The Case of Michael Young and Line Drive Rates
Courtesy of The Hardball Times, the table below details the top 20 line-drive rates over the past five seasons. Do you notice any repeaters? There are only two players who qualified more than once: David Wright twice (2005 and 2008) and Michael Young FOUR times (2004-2007).
Does this data say more about Young's proclivity in hitting liners, his home ballpark, or the bias of scorekeepers? A combination of the three? Or perhaps something else?
This table captures a number of career years. Freddy Sanchez hit .344 with an OPS of .851 in 2006 vs. career averages of .300 and .753. Brian Roberts hit .314/.903 in 2005 vs. .284/.771. Geoff Jenkins hit .292/.888 in 2005 vs. .275/.834. Chone Figgins hit .330/.825 in 2007 vs. .290/.743. Ryan Ludwick hit .299/.966 in 2008 vs. .273/.857. Brady Clark hit .306/.798 in 2005 vs. .277/.744. Joe Mauer hit .347/.936 in 2006 vs. .317/.856.

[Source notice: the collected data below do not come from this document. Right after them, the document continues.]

==> v33 <==
==> flow/design.v <==
module ALU (A, B, ALU_Sel, ALU_Out, Carryout, Overflow);
parameter ADD  = 0;
parameter SUB  = 1;
parameter MUL_HIGH = 2;
parameter MUL_LOW = 3;
input [31:0] A;
input [31:0] B;
input [3:0] ALU_Sel;
output [31:0] ALU_Out;
output Carryout;
output Overflow;
reg[31:0] ALU_32Result;
reg[63:0] ALU_64Result;
always @(*)
begin
    ALU_32Result = 32'h00000000;
    ALU_64Result = 64'h0000000000000000;
    case(ALU_Sel)
        ADD:        ALU_32Result = A + B;
        SUB:        ALU_32Result = A - B;
        MUL_HIGH:	ALU_64Result = A * B;
        MUL_LOW:	ALU_64Result = A * B;
        default:
        begin
            ALU_32Result = 32'h00000000;
            ALU_64Result = 64'h0000000000000000;
        end
    endcase
end
assign ALU_Out = (ALU_Sel == MUL_LOW)? ALU_64Result[31:0]: (ALU_Sel == MUL_HIGH)? ALU_64Result[63:32]:ALU_32Result[31:0];
assign Carryout = 1'b0;
assign Overflow = 1'b0;
endmodule
module alu_top (
    input             clk,
    input      [31:0] A,
    input      [31:0] B,
    input      [3:0]  ALU_Sel,
    output reg [31:0] ALU_Out,
    output reg        Carryout,
    output reg        Overflow
);
reg [31:0] a_q, b_q;
reg [3:0]  sel_q;
wire [31:0] out_d;
wire        carry_d, ovf_d;
ALU u_alu (
    .A(a_q), .B(b_q), .ALU_Sel(sel_q),
    .ALU_Out(out_d), .Carryout(carry_d), .Overflow(ovf_d)
);
always @(posedge clk) begin
    a_q      <= A;
    b_q      <= B;
    sel_q    <= ALU_Sel;
    ALU_Out  <= out_d;
    Carryout <= carry_d;
    Overflow <= ovf_d;
end
endmodule
==> flow/run.sh <==
#!/bin/bash
# the make line also repeats each setting of config.mk as NAME=value (left out here)
make -C /OpenROAD-flow-scripts/flow DESIGN_CONFIG=/design/flow/config.mk WORK_HOME=/design/flow/orfs CLKGATE_MAP_FILE= finish
==> flow/config.mk <==
export PLATFORM = sky130hd
export DESIGN_NAME = alu_top
export DESIGN_NICKNAME = alu_top
export VERILOG_FILES = /design/flow/design.v
export SDC_FILE = /design/flow/constraint.sdc
export NUM_CORES = 4
export LEC_CHECK = 0
export CAP_MARGIN = 10
export CELL_PAD_IN_SITES_GLOBAL_PLACEMENT = 3
export CORE_MARGIN = 2
export CORE_UTILIZATION = 40
export CTS_CLUSTER_SIZE = 24
export HOLD_SLACK_MARGIN = 0.02
export MAX_ROUTING_LAYER = met4
export SLEW_MARGIN = 20
export TNS_END_PERCENT = 10
==> flow/constraint.sdc <==
create_clock -name core_clock -period 8.07 [get_ports {clk}]
set_input_delay 1.6140 -clock core_clock [delete_from_list [all_inputs] [get_ports {clk}]]
set_output_delay 1.6140 -clock core_clock [all_outputs]
set_load 0.01 [all_outputs]
==> v38: changes against v33 <==
CAP_MARGIN = 20   (was 10)
CELL_PAD_IN_SITES_GLOBAL_PLACEMENT = unset   (was 3)
CORE_UTILIZATION = 72   (was 40)
CTS_CLUSTER_SIZE = unset   (was 24)
HOLD_SLACK_MARGIN = unset   (was 0.02)
MAX_ROUTING_LAYER = unset   (was met4)
PLACE_DENSITY = 0.65   (was unset)
TNS_END_PERCENT = unset   (was 10)
==> flow/constraint.sdc (replaced) <==
create_clock -name core_clock -period 6.23 [get_ports {clk}]
set_input_delay 1.2460 -clock core_clock [delete_from_list [all_inputs] [get_ports {clk}]]
set_output_delay 1.2460 -clock core_clock [all_outputs]
set_load 0.01 [all_outputs]
==> v3: changes against v33 <==
CAP_MARGIN = 20   (was 10)
CELL_PAD_IN_SITES_GLOBAL_PLACEMENT = unset   (was 3)
CORE_UTILIZATION = 72   (was 40)
CTS_CLUSTER_DIAMETER = 308   (was unset)
CTS_CLUSTER_SIZE = 100   (was 24)
HOLD_SLACK_MARGIN = unset   (was 0.02)
MAX_ROUTING_LAYER = unset   (was met4)
TNS_END_PERCENT = 5   (was 10)
==> flow/constraint.sdc (replaced) <==
create_clock -name core_clock -period 6.12 [get_ports {clk}]
set_input_delay 1.2240 -clock core_clock [delete_from_list [all_inputs] [get_ports {clk}]]
set_output_delay 1.2240 -clock core_clock [all_outputs]
set_load 0.01 [all_outputs]
==> summary of the runs <==
The highest setup slack belongs to v33, the lowest to v38.
The highest hold slack belongs to v3, the lowest to v33.
In area after synthesis, v38 and v33 do not differ.
v38 produced a layout that fails on negative setup slack. v33 finished with timing, DRC and antenna clean. v3 ran to the end with violations: negative setup slack.
Against v3, the fmax of v33 is smaller by about 4%.
The lowest global-route usage belongs to v33, the highest to v38.
The lowest clock skew belongs to v33, the highest to v38.
Register-to-register slack: v3 is higher than v38 (40 ps).
Cell count: v33 > v38 > v3.
## north
==> flow/design.v (excerpt) <==
module Cfu (
  input               cmd_valid,
  output              cmd_ready,
  input      [9:0]    cmd_payload_function_id,
  input      [31:0]   cmd_payload_inputs_0,
  input      [31:0]   cmd_payload_inputs_1,
  output reg          rsp_valid,
  input               rsp_ready,
  output reg [31:0]   rsp_payload_outputs_0,
  input               reset,
  input               clk
);
wire  [2:0] opcode;
wire  is_setting_mode, is_resetting_acc, is_accumlating, is_loading_upper;
reg         mode;  
reg   [31:0] upper_bitblade_in_a;
reg   [31:0] upper_bitblade_in_b;
wire  [63:0] bitblade_in_a;
wire  [63:0] bitblade_in_b;
wire  [31:0] bitblade_out_c;
assign opcode = cmd_payload_function_id[2:0];
assign is_setting_mode =  (cmd_valid) && (opcode == 0);
assign is_resetting_acc = (cmd_valid) && (opcode == 1);
assign is_loading_upper = (cmd_valid) && (opcode == 2);
assign is_accumlating =   (cmd_valid) && (opcode == 3);
always @(posedge clk) begin
  if (reset)
    mode <= 0;  
  else if (is_setting_mode)
    mode <= cmd_payload_function_id[3];
end
assign cmd_ready = ~rsp_valid;
always @(posedge clk) begin
  if (reset)          rsp_valid <= 1'b0;
  else if (rsp_valid) rsp_valid <= ~rsp_ready;   
  else if (cmd_valid) rsp_valid <= 1'b1;         
end
always @(posedge clk) begin
  if (reset)
    rsp_payload_outputs_0 <= 32'b0;
  else if (is_resetting_acc)
    rsp_payload_outputs_0 <= 32'b0;
  else if (is_accumlating)
    rsp_payload_outputs_0 <= rsp_payload_outputs_0 + bitblade_out_c;
end
always @(posedge clk) begin
  if (reset)                  upper_bitblade_in_a <= 0;
  else if (is_loading_upper)  upper_bitblade_in_a <= cmd_payload_inputs_0;
end
always @(posedge clk) begin
  ...
For scale: roughly 1800 cells after synthesis, roughly 98 flip-flops, about 0.016 mm2 of cells after synthesis.
make LEC_CHECK=0 CAP_MARGIN=0 CORE_MARGIN=2 CORE_UTILIZATION=72 CTS_CLUSTER_SIZE=23 PLACE_DENSITY=0.64 SETUP_SLACK_MARGIN=1.39 SLEW_MARGIN=20 finish   # period 11.1 ns
run.sh (not shown) runs the stock make flow with config.mk's settings and CLKGATE_MAP_FILE=.
north got as far as global routing, where a tool error ended the run.
`timescale 1ns / 1ps
module cnn_layer1 (
    input          clk,
    input          reset,
    input  [15:0]  pxl_in,
    input          i_data_valid,
    input  [143:0] i_kernel_data,
    output [15:0]  conv_out,
    output         conv_valid,
    output [15:0]  pool_out,
    output         pool_valid
);
    conv_final #(
        .N(28), .M(28), .K(3), .P(2), .P_stride(2), .K_stride(1), .pool(0)
    ) C1 (
        .clk(clk),
        .reset(reset),
        .pxl_in(pxl_in),
        .i_data_valid(i_data_valid),
        .i_kernel_data(i_kernel_data),
        .pxl_out(conv_out),
        .o_data_valid(conv_valid)
    );
    max_pooling #(
        .N(28), .M(28), .K(3), .P(2), .P_stride(2), .K_stride(1), .pool(1)
    ) MP1 (
        .clk(clk),
        .reset(reset),
        .pixel_in(conv_out),
        .i_data_valid(conv_valid),
        .o_max_pooled_pixel(pool_out),
        .o_data_valid(pool_valid)
    );
endmodule
==> job 4182: inputs <==
==> flow/design.v <==
`timescale 1ns / 1ps
module button_debounce (
    input clk,        
    input rst,        
    input button_in,  
    output reg button_out  
);
    parameter integer DEBOUNCE_TIME = 200; 
    reg [19:0] counter;
    reg button_state;
    always @(posedge clk or posedge rst) begin
        if (rst) begin
            counter <= 0;
            button_state <= 0;
            button_out <= 0;
        end else begin
            if (button_in != button_state) begin
                counter <= counter + 1;
                if (counter >= DEBOUNCE_TIME) begin
                    button_state <= button_in;
                    button_out <= button_in;
                    counter <= 0;
                end
            end else begin
                counter <= 0;
            end
        end
    end
endmodule
`timescale 1ns / 1ps
module operatorremainder(
    input [35:0] n,
    output reg is_multiple
);
	parameter DIVISOR = 20000;
	reg [35:0] temp;
	reg [35:0] quotient;
	reg [35:0] remainder;
	integer i;
	always @(*) begin
        temp = n;
        quotient = 0;
        remainder = 0;
        for (i = 35; i >= 0; i = i - 1) begin
            quotient = (quotient << 1) | (temp[i] ? 1'b1 : 1'b0);
            if (quotient >= DIVISOR) begin
                quotient = quotient - DIVISOR;
                remainder = (remainder << 1) | 1'b1;
            end else begin
                remainder = (remainder << 1);
            end
        end
        is_multiple = (quotient == 0);
    end
endmodule
`timescale 1ns / 1ps
module ClockTest(
	input clk,
	input rst,
	input btn,
	output reg [6:0] seg,  
	output reg [3:0] an,
	output reg buttons_pressed, 
	output reg buttons_released 
);
	wire is_divisible;  
   reg [7:0] counter;  
   reg [35:0] cnt;	 
   wire buttons_out;
	reg buttons_out_prev;
   wire [6:0] segments [15:0];  
	reg [3:0] ones;  
   reg [3:0] tens;  
	reg [3:0] s_ones;  
	reg [3:0] s_tens;  
   reg [6:0] refresh_counter;  
   reg refresh_flag;	 
   reg [7:0] clk_display;  
      assign segments[0] = 7'b1000000;   
      assign segments[1] = 7'b1111001;   
      assign segments[2] = 7'b0100100;   
      assign segments[3] = 7'b0110000;   
      assign segments[4] = 7'b0011001;   
      assign segments[5] = 7'b0010010;   
      assign segments[6] = 7'b0000010;   
      assign segments[7] = 7'b1111000;   
      assign segments[8] = 7'b0000000;   
      assign segments[9] = 7'b0010000;   
      assign segments[10] = 7'b0001000;  
      assign segments[11] = 7'b0000011;  
      assign segments[12] = 7'b1000110;  
      assign segments[13] = 7'b0100001;  
      assign segments[14] = 7'b0000110;  
      assign segments[15] = 7'b0001110;  
   button_debounce debounce (
		.clk(clk),
		.rst(rst),
		.button_in(btn),
		.button_out(buttons_out)
   );
   operatorremainder remainder (
        .n(cnt),
        .is_multiple(is_divisible)
    );
   always @ (posedge clk or posedge rst) begin
      if (rst) begin  
         cnt <= 0;
         counter <= 0;
			ones <= 0;
			tens <= 0;
			s_ones <= 0;
			s_tens <= 0;
			clk_display <= 0;
			buttons_out_prev <= 0;
			buttons_pressed <= 0;
			buttons_released <= 0;
      end else begin
			if(cnt == 1_200_000 -1) begin 
				cnt <= 0;
				ones <= 0;
				tens <= 0;
				s_ones <= 0;
				s_tens <= 0;
				clk_display <= 0;
			end else begin
			if (is_divisible) begin 
				if(clk_display == 60) begin
					s_ones <= 0;
					s_tens <= 0;
				end else begin
					clk_display <= clk_display+1;
					if(s_ones == 9) begin
						s_ones <= 0;
						s_tens <= s_tens + 1;
					end else begin
						s_ones <= s_ones + 1;
					end
				end
			end
			buttons_out_prev <= buttons_out;
			buttons_pressed <= (buttons_out & ~buttons_out_prev);	  
			buttons_released <= (~buttons_out & buttons_out_prev);  
			if (buttons_pressed) begin
				if (ones == 9) begin
					ones <= 0;
					if (tens == 9) begin
						tens <= 0;
					end else begin
						tens <= tens + 1;
					end
				end else begin
				ones <= ones + 1;
				end
			end
			cnt <= cnt + 1;
         end   
      end
   end
	always @(posedge clk or posedge rst) begin
		if (rst) begin
			refresh_counter <= 0;
			refresh_flag <= 0;
		end else begin
		refresh_counter <= refresh_counter + 1;
		if (refresh_counter == 250) begin   
			refresh_counter <= 0;
			refresh_flag <= ~refresh_flag;
		end
		end
	end
	always @(posedge clk or posedge rst) begin
		if (rst) begin
			seg <= 7'b1111111;
			an <= 4'b1111;
		end else
		case (refresh_counter[6:5])
			2'b00: begin
				seg <= segments[ones];
				an <= 4'b1110; 
			end
			2'b01: begin
				seg <= segments[tens];
				an <= 4'b1101; 
			end
				2'b10: begin
				seg <= segments[s_ones];
				an <= 4'b1011; 
			end
				2'b11: begin
				seg <= segments[s_tens];
				an <= 4'b0111; 
			end
		endcase
end
endmodule
==> flow/run.sh <==
#!/bin/bash
# the make line also repeats each setting of config.mk as NAME=value (left out here)
make -C /OpenROAD-flow-scripts/flow DESIGN_CONFIG=/design/flow/config.mk WORK_HOME=/design/flow/orfs CLKGATE_MAP_FILE= finish
==> flow/config.mk <==
export PLATFORM = sky130hd
export DESIGN_NAME = ClockTest
export DESIGN_NICKNAME = ClockTest
export VERILOG_FILES = /design/flow/design.v
export SDC_FILE = /design/flow/constraint.sdc
export NUM_CORES = 4
export LEC_CHECK = 0
export ABC_AREA = 1
export CAP_MARGIN = 20
export CELL_PAD_IN_SITES_DETAIL_PLACEMENT = 0
export CELL_PAD_IN_SITES_GLOBAL_PLACEMENT = 0
export CORE_ASPECT_RATIO = 0.89
export CORE_MARGIN = 2
export CORE_UTILIZATION = 72
export CTS_CLUSTER_DIAMETER = 75
export CTS_CLUSTER_SIZE = 24
export GPL_ROUTABILITY_DRIVEN = 1
export MAX_ROUTING_LAYER = met4
export PLACE_DENSITY_LB_ADDON = 0.27
export SETUP_SLACK_MARGIN = 3.43
export SLEW_MARGIN = 20
==> flow/constraint.sdc <==
create_clock -name core_clock -period 25.6 [get_ports {clk}]
set_input_delay 5.1200 -clock core_clock [delete_from_list [all_inputs] [get_ports {clk}]]
set_output_delay 5.1200 -clock core_clock [all_outputs]
set_load 0.01 [all_outputs]
==> inputs of job 7058, as changes to job 4182 <==
CORE_ASPECT_RATIO = not set   (was 0.89)
CTS_CLUSTER_DIAMETER = 236   (was 75)
CTS_CLUSTER_SIZE = 80   (was 24)
GPL_ROUTABILITY_DRIVEN = 0   (was 1)
HOLD_SLACK_MARGIN = -0.1   (was not set)
PLACE_DENSITY_LB_ADDON = 0.01   (was 0.27)
SETUP_SLACK_MARGIN = 3.34   (was 3.43)
TNS_END_PERCENT = 5   (was not set)
==> results <==
In synthesized cell count, job 4182 and job 7058 do not differ.
Area after synthesis is the same in job 4182 and job 7058.
In die area, job 4182 and job 7058 hardly differ.
Job 7058 completed without violations. Job 4182 never finished: it broke off in 5_1_grt with GRT-0232.
==> figures <==
Outcome: job 4182 did not finish; job 7058 finished clean
Stage where the flow stopped: job 4182 5_1_grt; job 7058 -
Area of the core: job 4182 47400 um2; job 7058 47600 um2
Initial standard-cell utilization of the core: job 4182 0.733; job 7058 0.729
Yosys cell count: job 4182 5661; job 7058 5661
Final HPWL DP: job 4182 77800 um; job 7058 77500 um
Post-cts resize count: job 4182 153; job 7058 143
CTS root buffer: job 4182 sky130_fd_sc_hd__clkbuf_16; job 7058 sky130_fd_sc_hd__clkbuf_16
Die ar.: job 4182 50000 um2; job 7058 50000 um2
Placed Instances: job 4182 6260; job 7058 6285
Adders+Majority by Area: job 4182 0.0130; job 7058 0.0130
Die X-Extent: job 4182 237 um; job 7058 224 um
Cell area after placement: job 4182 35000 um2; job 7058 35200 um2
Post-place setup slack: job 4182 -0.864 ns; job 7058 -0.793 ns
Chip Height: job 4182 211 um; job 7058 224 um
Postcts setup bufs: job 4182 141; job 7058 125
Placement Rows: job 4182 75; job 7058 80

Other than Juan Pierre, all of these players had BA/BIP over .300 with a mean of .340. Young, for what it's worth, owns three of the top four BA/RISP (among this sample size), including the only one greater than .400.
Of note, Young is the only Texas player included in the above list, which suggests LD% has more to do with the hitter than the effects of the ballpark or scorekeeper. However, it should be noted that Mark Teixeira had a 28.2% LD rate in 2003. In addition, Hank Blalock (2005), Milton Bradley (2008), and Ian Kinsler (2008) had rates that fell just outside the top 20. As such, I think it is fair to say that ballparks influence LD rates.
According to Baseball Analysts contributor Jeremy Greenhouse, there have been about 50 Rangers with at least 100 plate appearances since 2005 and the average line-drive rate (sans Young) was 20.5% vs. 19.9% league wide. Furthermore, in a study at Fangraphs, Brian Cartwright determined that "a batter is 18% more likely to have a batted ball coded as a LD" in Arlington . . . "while in Minneapolis, it's 20% less likely."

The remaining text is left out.